=== PROVIDED MATERIAL ===

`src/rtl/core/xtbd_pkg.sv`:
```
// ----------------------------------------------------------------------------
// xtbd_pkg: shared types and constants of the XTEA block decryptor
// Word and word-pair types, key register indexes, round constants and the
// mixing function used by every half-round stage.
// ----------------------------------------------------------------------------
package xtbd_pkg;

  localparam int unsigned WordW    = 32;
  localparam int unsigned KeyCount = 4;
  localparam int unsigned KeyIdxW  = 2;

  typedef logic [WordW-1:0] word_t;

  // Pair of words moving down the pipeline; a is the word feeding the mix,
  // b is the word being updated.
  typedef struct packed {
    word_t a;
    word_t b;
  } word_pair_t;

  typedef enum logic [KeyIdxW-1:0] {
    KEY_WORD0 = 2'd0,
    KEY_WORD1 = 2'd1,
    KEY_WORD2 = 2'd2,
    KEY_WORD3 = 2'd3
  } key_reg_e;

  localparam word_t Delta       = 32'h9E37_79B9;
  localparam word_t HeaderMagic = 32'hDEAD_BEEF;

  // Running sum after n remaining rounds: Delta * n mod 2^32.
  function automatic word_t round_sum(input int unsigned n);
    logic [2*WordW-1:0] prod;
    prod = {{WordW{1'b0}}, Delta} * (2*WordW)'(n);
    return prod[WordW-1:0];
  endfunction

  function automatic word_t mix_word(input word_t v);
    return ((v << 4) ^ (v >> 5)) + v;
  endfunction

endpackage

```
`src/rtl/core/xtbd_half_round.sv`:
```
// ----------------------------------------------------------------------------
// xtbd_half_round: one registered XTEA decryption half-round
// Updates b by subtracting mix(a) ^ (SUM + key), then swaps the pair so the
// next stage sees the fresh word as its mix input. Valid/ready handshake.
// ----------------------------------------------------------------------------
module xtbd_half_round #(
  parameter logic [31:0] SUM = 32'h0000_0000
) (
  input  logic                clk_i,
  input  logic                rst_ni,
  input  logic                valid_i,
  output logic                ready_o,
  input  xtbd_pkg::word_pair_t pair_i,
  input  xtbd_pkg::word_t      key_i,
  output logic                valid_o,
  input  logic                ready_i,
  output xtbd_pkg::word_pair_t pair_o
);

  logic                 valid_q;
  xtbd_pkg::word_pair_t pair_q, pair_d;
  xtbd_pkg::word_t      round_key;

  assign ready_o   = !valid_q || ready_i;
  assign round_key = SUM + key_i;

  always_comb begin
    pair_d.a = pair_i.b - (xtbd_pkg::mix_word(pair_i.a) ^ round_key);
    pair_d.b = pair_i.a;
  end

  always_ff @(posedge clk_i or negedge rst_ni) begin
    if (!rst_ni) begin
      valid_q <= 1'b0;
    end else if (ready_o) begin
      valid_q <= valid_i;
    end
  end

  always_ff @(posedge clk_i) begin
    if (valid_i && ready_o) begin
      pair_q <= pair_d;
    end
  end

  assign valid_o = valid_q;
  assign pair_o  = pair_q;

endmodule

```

===
=== PROVIDED MATERIAL ===

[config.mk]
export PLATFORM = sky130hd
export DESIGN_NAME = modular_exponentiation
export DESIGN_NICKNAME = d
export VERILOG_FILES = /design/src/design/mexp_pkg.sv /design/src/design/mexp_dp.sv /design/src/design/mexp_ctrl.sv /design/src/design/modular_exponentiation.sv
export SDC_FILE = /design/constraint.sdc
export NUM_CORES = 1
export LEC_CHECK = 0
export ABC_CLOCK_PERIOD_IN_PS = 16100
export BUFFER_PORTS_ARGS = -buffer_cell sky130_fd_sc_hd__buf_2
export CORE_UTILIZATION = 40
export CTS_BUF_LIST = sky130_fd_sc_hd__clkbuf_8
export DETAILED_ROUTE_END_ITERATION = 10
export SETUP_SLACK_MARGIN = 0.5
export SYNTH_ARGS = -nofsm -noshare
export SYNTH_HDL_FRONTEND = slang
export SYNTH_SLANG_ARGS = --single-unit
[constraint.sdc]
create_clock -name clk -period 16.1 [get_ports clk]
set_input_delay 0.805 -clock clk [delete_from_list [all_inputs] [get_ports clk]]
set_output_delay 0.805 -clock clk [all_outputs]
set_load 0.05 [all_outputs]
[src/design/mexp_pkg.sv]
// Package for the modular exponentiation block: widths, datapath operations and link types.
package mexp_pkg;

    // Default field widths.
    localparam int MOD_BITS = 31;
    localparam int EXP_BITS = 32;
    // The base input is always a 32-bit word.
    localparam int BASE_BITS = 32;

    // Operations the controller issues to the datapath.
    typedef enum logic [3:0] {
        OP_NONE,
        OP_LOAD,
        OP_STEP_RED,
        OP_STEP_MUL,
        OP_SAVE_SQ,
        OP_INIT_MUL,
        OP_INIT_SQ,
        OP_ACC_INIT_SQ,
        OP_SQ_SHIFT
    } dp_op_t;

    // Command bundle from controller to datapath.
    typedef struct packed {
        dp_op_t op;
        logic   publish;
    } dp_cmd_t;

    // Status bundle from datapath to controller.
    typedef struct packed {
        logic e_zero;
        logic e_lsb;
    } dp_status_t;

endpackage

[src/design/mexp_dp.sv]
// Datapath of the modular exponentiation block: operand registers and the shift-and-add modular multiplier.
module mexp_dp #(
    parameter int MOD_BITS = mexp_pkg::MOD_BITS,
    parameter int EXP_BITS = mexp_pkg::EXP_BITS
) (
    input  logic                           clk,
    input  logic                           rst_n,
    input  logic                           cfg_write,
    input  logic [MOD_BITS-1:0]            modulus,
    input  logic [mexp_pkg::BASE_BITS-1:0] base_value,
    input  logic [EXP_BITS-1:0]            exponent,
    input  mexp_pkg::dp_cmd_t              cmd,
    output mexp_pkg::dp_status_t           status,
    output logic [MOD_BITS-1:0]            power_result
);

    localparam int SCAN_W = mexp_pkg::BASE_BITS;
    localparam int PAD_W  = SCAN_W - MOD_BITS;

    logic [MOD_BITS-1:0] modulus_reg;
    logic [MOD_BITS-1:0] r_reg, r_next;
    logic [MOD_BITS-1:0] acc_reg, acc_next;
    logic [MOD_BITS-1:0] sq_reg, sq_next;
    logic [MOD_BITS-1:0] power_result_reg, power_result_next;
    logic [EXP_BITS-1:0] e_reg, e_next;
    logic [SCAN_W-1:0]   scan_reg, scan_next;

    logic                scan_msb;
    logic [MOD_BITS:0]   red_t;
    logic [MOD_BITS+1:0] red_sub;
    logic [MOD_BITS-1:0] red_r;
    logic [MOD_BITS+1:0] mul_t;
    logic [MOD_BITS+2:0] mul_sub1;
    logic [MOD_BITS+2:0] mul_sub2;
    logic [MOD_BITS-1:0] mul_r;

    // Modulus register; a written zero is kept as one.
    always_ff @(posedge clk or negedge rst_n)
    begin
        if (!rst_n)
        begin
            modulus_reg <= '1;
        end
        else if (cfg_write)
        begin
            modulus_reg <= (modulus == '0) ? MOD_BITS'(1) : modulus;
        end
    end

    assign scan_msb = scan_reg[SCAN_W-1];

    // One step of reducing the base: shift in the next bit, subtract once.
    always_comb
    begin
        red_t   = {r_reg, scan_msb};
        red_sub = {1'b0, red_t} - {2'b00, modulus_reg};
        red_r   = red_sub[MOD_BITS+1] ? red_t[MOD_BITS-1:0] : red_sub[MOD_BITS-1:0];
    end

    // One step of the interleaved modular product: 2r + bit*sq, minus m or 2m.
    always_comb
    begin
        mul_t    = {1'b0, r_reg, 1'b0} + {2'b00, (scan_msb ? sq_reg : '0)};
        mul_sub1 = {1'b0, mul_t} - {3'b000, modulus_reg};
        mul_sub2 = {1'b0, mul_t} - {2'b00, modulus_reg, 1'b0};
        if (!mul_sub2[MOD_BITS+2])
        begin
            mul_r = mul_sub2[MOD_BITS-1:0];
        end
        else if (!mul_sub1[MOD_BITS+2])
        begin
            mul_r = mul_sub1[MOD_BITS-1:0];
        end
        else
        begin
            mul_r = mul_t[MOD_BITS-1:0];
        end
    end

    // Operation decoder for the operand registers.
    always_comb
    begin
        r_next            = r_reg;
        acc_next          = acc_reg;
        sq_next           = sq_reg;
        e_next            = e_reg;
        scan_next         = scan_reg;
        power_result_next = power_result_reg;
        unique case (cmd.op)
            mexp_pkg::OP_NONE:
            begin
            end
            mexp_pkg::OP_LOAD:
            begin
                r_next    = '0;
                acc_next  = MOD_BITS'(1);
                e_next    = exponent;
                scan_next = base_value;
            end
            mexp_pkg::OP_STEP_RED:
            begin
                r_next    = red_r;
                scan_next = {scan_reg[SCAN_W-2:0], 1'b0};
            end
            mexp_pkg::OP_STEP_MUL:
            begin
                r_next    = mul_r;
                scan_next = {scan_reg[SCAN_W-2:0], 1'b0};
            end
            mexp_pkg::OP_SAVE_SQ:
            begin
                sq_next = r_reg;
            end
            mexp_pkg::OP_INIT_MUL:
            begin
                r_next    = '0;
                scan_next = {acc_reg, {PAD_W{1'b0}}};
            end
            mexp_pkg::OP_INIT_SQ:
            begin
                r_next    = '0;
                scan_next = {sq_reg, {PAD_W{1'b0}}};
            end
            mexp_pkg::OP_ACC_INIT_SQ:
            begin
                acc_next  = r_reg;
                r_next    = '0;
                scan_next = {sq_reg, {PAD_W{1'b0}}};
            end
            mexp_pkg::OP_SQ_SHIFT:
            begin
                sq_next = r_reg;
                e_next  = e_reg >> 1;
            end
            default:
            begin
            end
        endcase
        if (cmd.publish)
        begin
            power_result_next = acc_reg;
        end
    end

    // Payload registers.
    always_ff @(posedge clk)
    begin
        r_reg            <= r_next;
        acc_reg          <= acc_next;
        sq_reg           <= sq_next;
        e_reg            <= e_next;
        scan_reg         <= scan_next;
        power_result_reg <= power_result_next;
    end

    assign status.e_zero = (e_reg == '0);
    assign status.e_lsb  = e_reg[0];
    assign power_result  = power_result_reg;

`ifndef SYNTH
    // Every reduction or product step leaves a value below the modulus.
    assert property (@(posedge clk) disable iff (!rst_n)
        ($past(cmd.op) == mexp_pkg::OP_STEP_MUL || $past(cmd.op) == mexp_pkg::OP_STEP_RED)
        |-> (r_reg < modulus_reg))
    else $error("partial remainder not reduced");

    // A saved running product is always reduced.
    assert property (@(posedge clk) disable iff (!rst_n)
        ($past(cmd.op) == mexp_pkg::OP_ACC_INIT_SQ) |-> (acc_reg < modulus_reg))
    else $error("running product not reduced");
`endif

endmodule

===

DIRECTIONS: Please find every line in the records above that holds the word "parameter" and copy it.

EXERCISE RESPONSE:
  parameter logic [31:0] SUM = 32'h0000_0000
    parameter int MOD_BITS = mexp_pkg::MOD_BITS,
    parameter int EXP_BITS = mexp_pkg::EXP_BITS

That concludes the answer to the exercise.